Chapter 14
Ev'ry Knight is proud to prove his Worth.
— Dryden , translation of Virgil , Georgics, iv (1697)
The rain cleared, to be followed by autumn days which began frosty and crisp before mellowing into afternoon warmth. And true to her resolution, Adela resumed her morning walk to Perryfield with Gordy, usually accompanied by Frances. It must be admitted that, though the weather improved, spirits at Iffley Cottage contrarily sank lower and lower as each day passed with no word from Jane and no report from Mr. Weatherill's circle.
While Adela did not encounter the tutor again when calling at the Tree Inn for the post, he came every day or two to Iffley Cottage, ostensibly to deliver his no-news himself. The first time this happened, the sight of him coming up the walk threw the Barstows into a flurry which they could scarcely disguise when Reed announced him. Indeed, Gerard almost regretted coming when he admitted he had nothing to tell and saw the faces of the older Barstows fall. By the third visit he developed a routine: he shut the gate smartly to announce himself and then gave a decided shake of his head as he approached, knowing that whoever peeped out the window would tell the others, "It's Mr. Weatherill, but he hasn't heard anything."
"One—correspondent—did reply to say he…asked around," Weatherill reported at this third call as he chose the seat nearest Adela. "Unfortunately without success. But he said that was likely a good thing, as he—well—he lives and moves in a rather shabby part of town."

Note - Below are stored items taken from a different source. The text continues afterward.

interface mh64_hash_if;
	import mh64_pkg::*;

	logic              valid;
	logic              ready;
	logic [WORD_W-1:0] hash_value;

	modport source (output valid, hash_value, input ready);
	modport sink (input valid, hash_value, output ready);
endinterface
`default_nettype wire

### src/hw/rtl/mh64_mul.sv
// iterative 64x64 low-half multiplier by the mix constant, one 32x32 multiply per cycle
`default_nettype none
module mh64_mul (
	input  wire logic                  clk,
	input  wire logic                  arst_n,
	input  wire mh64_pkg::mh64_mul_req_t req,
	output mh64_pkg::mh64_mul_rsp_t    rsp
);
	import mh64_pkg::*;

	localparam logic [1:0] STEP_LAST = 2'd3;

	logic              busy_q;
	logic              done_q;
	logic [1:0]        step_q;
	logic [WORD_W-1:0] a_q;
	logic [WORD_W-1:0] acc_q;
	logic [WORD_W-1:0] prod_s1;
	logic [HALF_W-1:0] mul_x;
	logic [HALF_W-1:0] mul_y;

	// partial products: lo*lo, lo*hi, hi*lo; hi*hi falls off the top
	always_comb begin
		case (step_q)
			2'd0: begin
				mul_x = a_q[HALF_W-1:0];
				mul_y = MIX_MUL[HALF_W-1:0];
			end
			2'd1: begin
				mul_x = a_q[HALF_W-1:0];
				mul_y = MIX_MUL[WORD_W-1:HALF_W];
			end
			default: begin
				mul_x = a_q[WORD_W-1:HALF_W];
				mul_y = MIX_MUL[HALF_W-1:0];
			end
		endcase
	end

	always_ff @(posedge clk or negedge arst_n) begin
		if (!arst_n) begin
			busy_q <= 1'b0;
			done_q <= 1'b0;
			step_q <= 2'd0;
		end else begin
			done_q <= busy_q && (step_q == STEP_LAST);
			if (req.start && !busy_q) begin
				busy_q <= 1'b1;
				step_q <= 2'd0;
			end else if (busy_q) begin
				step_q <= step_q + 2'd1;
				if (step_q == STEP_LAST)
					busy_q <= 1'b0;
			end
		end
	end

	always_ff @(posedge clk) begin
		if (req.start && !busy_q)
			a_q <= req.operand;
		prod_s1 <= {{HALF_W{1'b0}}, mul_x} * {{HALF_W{1'b0}}, mul_y};
		if (busy_q) begin
			if (step_q == 2'd1)
				acc_q <= prod_s1;
			else if (step_q != 2'd0)
				acc_q <= acc_q + {prod_s1[HALF_W-1:0], {HALF_W{1'b0}}};
		end
	end

	assign rsp.busy    = busy_q;
	assign rsp.done    = done_q;
	assign rsp.product = acc_q;

endmodule
`default_nettype wire

### src/hw/rtl/murmur_hash_64a.sv
// murmur hash 64a top level: word sequencer around the shared multiplier
//
// channel   dir  beat contents
// msg       in   data_word, word_bytes, first_word, last_word, total_length
// hash      out  hash_value
// cfg       in   cfg_we / cfg_wdata write the seed, no read-back
//
// every 64-bit multiply is done in steps on the one 32x32 multiplier
// (issue, three partial products, final add, hand-back)
// a full word costs three multiplies, a tail word one,
// a first word adds one for the length term, a last word one for the avalanche
// msg.ready is high only while the sequencer is idle; a finished hash waits in
// the output register, so the next word is taken while the hash is unread
// reset clears the sequencer, the open-message flag, the seed and the output valid
`default_nettype none
module murmur_hash_64a (
	input  wire logic                   clk,
	input  wire logic                   arst_n,
	input  wire logic                   cfg_we,
	input  wire logic [63:0]            cfg_wdata,
	mh64_msg_if.sink                    msg,
	mh64_hash_if.source                 hash
);
	import mh64_pkg::*;

	// sequencer codes
	localparam logic [3:0] S_IDLE = 4'd0;
	localparam logic [3:0] S_INIT = 4'd1; // len * M
	localparam logic [3:0] S_DISP = 4'd2; // choose path by byte count
	localparam logic [3:0] S_MIXA = 4'd3; // k * M
	localparam logic [3:0] S_MIXB = 4'd4; // (k ^ k>>47) * M
	localparam logic [3:0] S_FOLD = 4'd5; // (h ^ k) * M
	localparam logic [3:0] S_TAIL = 4'd6; // (h ^ masked tail) * M
	localparam logic [3:0] S_AVAL = 4'd7; // (h ^ h>>47) * M
	localparam logic [3:0] S_FIN  = 4'd8; // last xor-shift into output register

	logic [3:0]         state_q;
	logic               issued_q;
	logic               in_msg_q;
	logic [WORD_W-1:0]  seed_q;
	logic [WORD_W-1:0]  h_q;
	logic [WORD_W-1:0]  k_q;
	logic [WORD_W-1:0]  word_q;
	logic [LEN_W-1:0]   len_q;
	logic [BYTES_W-1:0] nbytes_q;
	logic               last_q;
	logic               hash_vld_q;
	logic [WORD_W-1:0]  hash_q;

	logic               accept;
	logic               mul_state;
	logic               out_free;
	logic [WORD_W-1:0]  tail_mask;
	logic [BYTES_W-1:0] nbytes_in;
	mh64_mul_req_t      mul_req;
	mh64_mul_rsp_t      mul_rsp;

	assign msg.ready = (state_q == S_IDLE);
	assign accept    = msg.valid && msg.ready;

	// byte counts of eight and up mean a full word
	assign nbytes_in = msg.word_bytes[BYTES_W-1] ? BYTES_W'(8) : msg.word_bytes;

	// keep the low nbytes bytes of a tail word (1..7 here)
	assign tail_mask = ~({WORD_W{1'b1}} << {nbytes_q[2:0], 3'b000});

	assign mul_state = (state_q == S_INIT) || (state_q == S_MIXA) || (state_q == S_MIXB)
		|| (state_q == S_FOLD) || (state_q == S_TAIL) || (state_q == S_AVAL);

	// operand for the multiply of the current step
	always_comb begin
		mul_req.start = mul_state && !issued_q;
		case (state_q)
			S_INIT:  mul_req.operand = {{(WORD_W-LEN_W){1'b0}}, len_q};
			S_MIXA:  mul_req.operand = word_q;
			S_MIXB:  mul_req.operand = xor_shift(k_q);
			S_FOLD:  mul_req.operand = h_q ^ k_q;
			S_TAIL:  mul_req.operand = h_q ^ (word_q & tail_mask);
			default: mul_req.operand = xor_shift(h_q);
		endcase
	end

	mh64_mul u_mul (
		.clk    (clk),
		.arst_n (arst_n),
		.req    (mul_req),
		.rsp    (mul_rsp)
	);

	assign out_free = !hash_vld_q || hash.ready;

	// control
	always_ff @(posedge clk or negedge arst_n) begin
		if (!arst_n) begin
			state_q    <= S_IDLE;
			issued_q   <= 1'b0;
			in_msg_q   <= 1'b0;
			seed_q     <= '0;
			hash_vld_q <= 1'b0;
		end else begin
			if (cfg_we)
				seed_q <= cfg_wdata;
			// a new hash may replace one that leaves on this edge
			if ((state_q == S_FIN) && out_free)
				hash_vld_q <= 1'b1;
			else if (hash_vld_q && hash.ready)
				hash_vld_q <= 1'b0;
			if (mul_req.start)
				issued_q <= 1'b1;
			else if (mul_rsp.done)
				issued_q <= 1'b0;

			case (state_q)
				S_IDLE: begin
					// a word without first_word while no message is open is dropped
					if (accept && (msg.first_word || in_msg_q)) begin
						in_msg_q <= !msg.last_word;
						state_q  <= msg.first_word ? S_INIT : S_DISP;
					end
				end
				S_INIT: if (mul_rsp.done) state_q <= S_DISP;
				S_DISP: begin
					if (nbytes_q == BYTES_W'(8))
						state_q <= S_MIXA;
					else if (nbytes_q != '0)
						state_q <= S_TAIL;
					else
						state_q <= last_q ? S_AVAL : S_IDLE;
				end
				S_MIXA: if (mul_rsp.done) state_q <= S_MIXB;
				S_MIXB: if (mul_rsp.done) state_q <= S_FOLD;
				S_FOLD, S_TAIL: begin
					if (mul_rsp.done)
						state_q <= last_q ? S_AVAL : S_IDLE;
				end
				S_AVAL: if (mul_rsp.done) state_q <= S_FIN;
				S_FIN: begin
					// wait here while an older hash still sits unread
					if (out_free)
						state_q <= S_IDLE;
				end
				default: state_q <= S_IDLE;
			endcase
		end
	end

	// payload
	always_ff @(posedge clk) begin
		if (accept) begin
			word_q   <= msg.data_word;
			nbytes_q <= nbytes_in;
			last_q   <= msg.last_word;
			len_q    <= msg.total_length;
		end
		if (mul_rsp.done) begin
			case (state_q)
				S_INIT:         h_q <= seed_q ^ mul_rsp.product;
				S_MIXA, S_MIXB: k_q <= mul_rsp.product;
				default:        h_q <= mul_rsp.product;
			endcase
		end
		if ((state_q == S_FIN) && out_free)
			hash_q <= xor_shift(h_q);
	end

	assign hash.valid      = hash_vld_q;
	assign hash.hash_value = hash_q;

`include "assert_macros.svh"

	// the multiplier only hands back a product to a step that asked for one
	`ASSERT_CLK(a_done_in_mul_state, mul_rsp.done |-> (mul_state && issued_q), "stray product")
	// a first word always starts with the length multiply
	`ASSERT_CLK(a_first_to_init, (accept && msg.first_word) |=> (state_q == S_INIT), "no init")
	// a finished hash is loaded whenever the output slot frees up
	`ASSERT_CLK(a_fin_loads, ((state_q == S_FIN) && out_free) |=> hash.valid, "hash not loaded")
	// no multiply is started while the unit is still working
	`ASSERT_CLK(a_no_overlap, !(mul_req.start && mul_rsp.busy), "multiplier overrun")

endmodule
`default_nettype wire
### src/flat_wrapper.sv
// flat-port wrapper written by rule: the top's interface ports become plain ports
module murmur_hash_64a_flat import mh64_pkg::*;
  (clk, arst_n, cfg_we, cfg_wdata, msg_valid, msg_data_word, msg_word_bytes, msg_first_word, msg_last_word, msg_total_length, msg_ready, hash_valid, hash_hash_value, hash_ready);
  mh64_msg_if msg_i ();
  mh64_hash_if hash_i ();
  input  wire logic clk;
  input  wire logic arst_n;
  input  wire logic cfg_we;
  input  wire logic [63:0] cfg_wdata;
  input wire logic [$bits(msg_i.valid)-1:0] msg_valid;
  input wire logic [$bits(msg_i.data_word)-1:0] msg_data_word;
  input wire logic [$bits(msg_i.word_bytes)-1:0] msg_word_bytes;
  input wire logic [$bits(msg_i.first_word)-1:0] msg_first_word;
  input wire logic [$bits(msg_i.last_word)-1:0] msg_last_word;
  input wire logic [$bits(msg_i.total_length)-1:0] msg_total_length;
  output wire logic [$bits(msg_i.ready)-1:0] msg_ready;
  output wire logic [$bits(hash_i.valid)-1:0] hash_valid;
  output wire logic [$bits(hash_i.hash_value)-1:0] hash_hash_value;
  input wire logic [$bits(hash_i.ready)-1:0] hash_ready;
  assign msg_i.valid = msg_valid;
  assign msg_i.data_word = msg_data_word;
  assign msg_i.word_bytes = msg_word_bytes;
  assign msg_i.first_word = msg_first_word;
  assign msg_i.last_word = msg_last_word;
  assign msg_i.total_length = msg_total_length;
  assign msg_ready = msg_i.ready;
  assign hash_valid = hash_i.valid;
  assign hash_hash_value = hash_i.hash_value;
  assign hash_i.ready = hash_ready;
  murmur_hash_64a u_core (.clk(clk), .arst_n(arst_n), .cfg_we(cfg_we), .cfg_wdata(cfg_wdata), .msg(msg_i), .hash(hash_i));
endmodule
--- config.mk ---
export PLATFORM = sky130hd
export DESIGN_NAME = srb_ctrl
export DESIGN_NICKNAME = d
export VERILOG_FILES = /design/src/design/sample_ring_buffer_with_range_top_assert.svh /design/src/design/srb_pkg.sv /design/src/design/srb_ctrl.sv
export SDC_FILE = /design/constraint.sdc
export NUM_CORES = 1
export LEC_CHECK = 0
export ABC_AREA = 1
export CAP_MARGIN = 30
export CORE_AREA = 2 2 39 41
export CTS_CLUSTER_SIZE = 20
export DETAILED_ROUTE_END_ITERATION = 8
export DIE_AREA = 0 0 41 43
export DONT_BUFFER_PORTS = 1
export PLACE_DENSITY = 0.31
export SETUP_SLACK_MARGIN = 0.02
export SLEW_MARGIN = 20
export SYNTH_ARGS = -nofsm -noshare
export SYNTH_HDL_FRONTEND = slang
export SYNTH_SLANG_ARGS = --single-unit
--- constraint.sdc ---
create_clock -name clk -period 2.62 [get_ports clk]
set_clock_uncertainty 0.1 [all_clocks]
set_input_delay 0.524 -clock clk [delete_from_list [all_inputs] [get_ports clk]]
set_output_delay 0.524 -clock clk [all_outputs]
set_load 0.02 [all_outputs]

Mrs. Barstow murmured her understanding and tried to smile at this, but Weatherill could see his words did not comfort them.
"Is there more than one shabby part of town, Mr. Weatherill?" Adela asked. "That is, if Jane and Roger are not known in that particular part of London familiar to your friend, could that mean they might be doing…a little better for themselves?"
When she turned those lovely brown eyes upon him, he wished he could say things which brought the glow to them, but he was too incorrigibly honest. "Sad to say, Miss Barstow, but there are several poorer areas of town. Moreover, I—don't know anyone in the other parts."
"I understand," said Adela, but after a pause she could not help adding, "And it would be an expense and an inconvenience for your friend to venture all over London on an errand which means little to him. If only we might offer a reward!"
"I might sell my cameo brooch," offered Sarah at once, though it gave her an immediate pang, for it had been Sebastian's last gift to her.
"Nonsense, Sarah," declared Mrs. Barstow. "You have so few things to remember Sebastian by. I-I will sell my mother's pearls."
"I have Bash to remember Sebastian by," Sarah protested, "and you treasure your mother's pearls, Mrs. Barstow."
"That may be, Sarah, but I will point out that I do not wear my mother's pearls every day, as you do your cameo."
"We all have Bash to remember Sebastian by," pointed out Frances, "and you do treasure your mother's pearls, Mama, so clearly we should sell the amber cross Sebastian bought me ."
"Sebastian gave me a locket," said Maria from the carpet, where she and Gordon were playing draughts. "Though I should be sorry to give it up. And Gordy, what about that penny whistle he gave you—"
"What a hurry you all are in, to give away Sebastian's gifts!" Adela interrupted, unable to repress a laugh. "You will make Mr. Weatherill think we did not love him a jot, when it is precisely the opposite. But all your self-sacrifice is neither here nor there because I don't suppose we can offer a reward. At least not discreetly."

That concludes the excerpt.